## Supplied data
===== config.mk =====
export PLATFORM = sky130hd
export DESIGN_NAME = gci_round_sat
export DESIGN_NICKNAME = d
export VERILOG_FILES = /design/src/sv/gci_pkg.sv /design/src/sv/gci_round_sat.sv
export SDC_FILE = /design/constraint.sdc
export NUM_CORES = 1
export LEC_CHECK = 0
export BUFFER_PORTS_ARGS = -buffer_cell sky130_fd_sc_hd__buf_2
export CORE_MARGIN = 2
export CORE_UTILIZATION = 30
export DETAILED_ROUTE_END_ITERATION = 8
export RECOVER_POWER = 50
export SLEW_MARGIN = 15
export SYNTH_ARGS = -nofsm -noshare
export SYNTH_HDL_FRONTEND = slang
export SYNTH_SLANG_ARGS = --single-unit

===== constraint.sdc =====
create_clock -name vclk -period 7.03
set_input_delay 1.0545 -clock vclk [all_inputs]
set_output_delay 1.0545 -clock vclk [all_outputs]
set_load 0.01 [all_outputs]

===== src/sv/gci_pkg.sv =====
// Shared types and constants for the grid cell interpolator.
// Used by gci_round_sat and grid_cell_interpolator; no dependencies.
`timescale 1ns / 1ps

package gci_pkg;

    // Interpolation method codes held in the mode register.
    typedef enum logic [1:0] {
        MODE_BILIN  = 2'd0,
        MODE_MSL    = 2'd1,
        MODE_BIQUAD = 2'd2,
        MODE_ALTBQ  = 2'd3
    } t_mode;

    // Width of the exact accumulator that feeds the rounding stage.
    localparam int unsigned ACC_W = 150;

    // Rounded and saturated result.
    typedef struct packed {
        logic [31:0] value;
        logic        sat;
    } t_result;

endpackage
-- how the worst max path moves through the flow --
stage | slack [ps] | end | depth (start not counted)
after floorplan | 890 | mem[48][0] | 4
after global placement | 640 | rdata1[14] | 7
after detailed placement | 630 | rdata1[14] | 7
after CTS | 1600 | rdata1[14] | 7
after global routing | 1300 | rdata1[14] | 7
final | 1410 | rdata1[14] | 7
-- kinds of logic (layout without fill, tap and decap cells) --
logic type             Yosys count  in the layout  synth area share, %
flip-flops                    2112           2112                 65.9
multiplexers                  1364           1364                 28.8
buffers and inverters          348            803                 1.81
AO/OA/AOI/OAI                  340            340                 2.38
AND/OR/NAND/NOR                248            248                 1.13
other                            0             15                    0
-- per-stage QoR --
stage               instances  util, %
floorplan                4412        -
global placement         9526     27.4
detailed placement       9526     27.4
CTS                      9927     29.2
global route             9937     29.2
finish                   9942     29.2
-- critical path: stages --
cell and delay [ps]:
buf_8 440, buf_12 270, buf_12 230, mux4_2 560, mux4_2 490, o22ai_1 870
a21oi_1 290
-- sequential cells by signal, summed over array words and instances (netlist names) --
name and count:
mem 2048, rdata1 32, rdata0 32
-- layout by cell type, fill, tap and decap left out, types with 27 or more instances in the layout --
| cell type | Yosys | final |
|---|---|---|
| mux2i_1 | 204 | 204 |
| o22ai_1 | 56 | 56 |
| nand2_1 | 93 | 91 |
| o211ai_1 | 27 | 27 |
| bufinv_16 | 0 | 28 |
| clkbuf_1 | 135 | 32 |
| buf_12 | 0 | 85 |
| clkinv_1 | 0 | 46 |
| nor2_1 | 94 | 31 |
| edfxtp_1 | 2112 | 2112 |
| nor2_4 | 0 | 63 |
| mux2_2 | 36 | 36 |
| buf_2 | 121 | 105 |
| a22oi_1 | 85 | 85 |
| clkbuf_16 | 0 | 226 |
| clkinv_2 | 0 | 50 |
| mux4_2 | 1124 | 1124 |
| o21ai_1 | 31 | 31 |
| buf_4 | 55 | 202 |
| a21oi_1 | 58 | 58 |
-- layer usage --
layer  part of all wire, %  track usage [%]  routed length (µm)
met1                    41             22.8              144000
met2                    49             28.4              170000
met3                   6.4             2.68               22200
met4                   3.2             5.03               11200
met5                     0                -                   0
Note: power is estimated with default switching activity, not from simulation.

## What you are asked to do
Could you reproduce, exactly, every line above from the line with "buf_12 | 0 | 85 |" to the line with "-- layer usage", and no other line? Both ends count.

## Solved exercise
| buf_12 | 0 | 85 |
| clkinv_1 | 0 | 46 |
| nor2_1 | 94 | 31 |
| edfxtp_1 | 2112 | 2112 |
| nor2_4 | 0 | 63 |
| mux2_2 | 36 | 36 |
| buf_2 | 121 | 105 |
| a22oi_1 | 85 | 85 |
| clkbuf_16 | 0 | 226 |
| clkinv_2 | 0 | 50 |
| mux4_2 | 1124 | 1124 |
| o21ai_1 | 31 | 31 |
| buf_4 | 55 | 202 |
| a21oi_1 | 58 | 58 |
-- layer usage --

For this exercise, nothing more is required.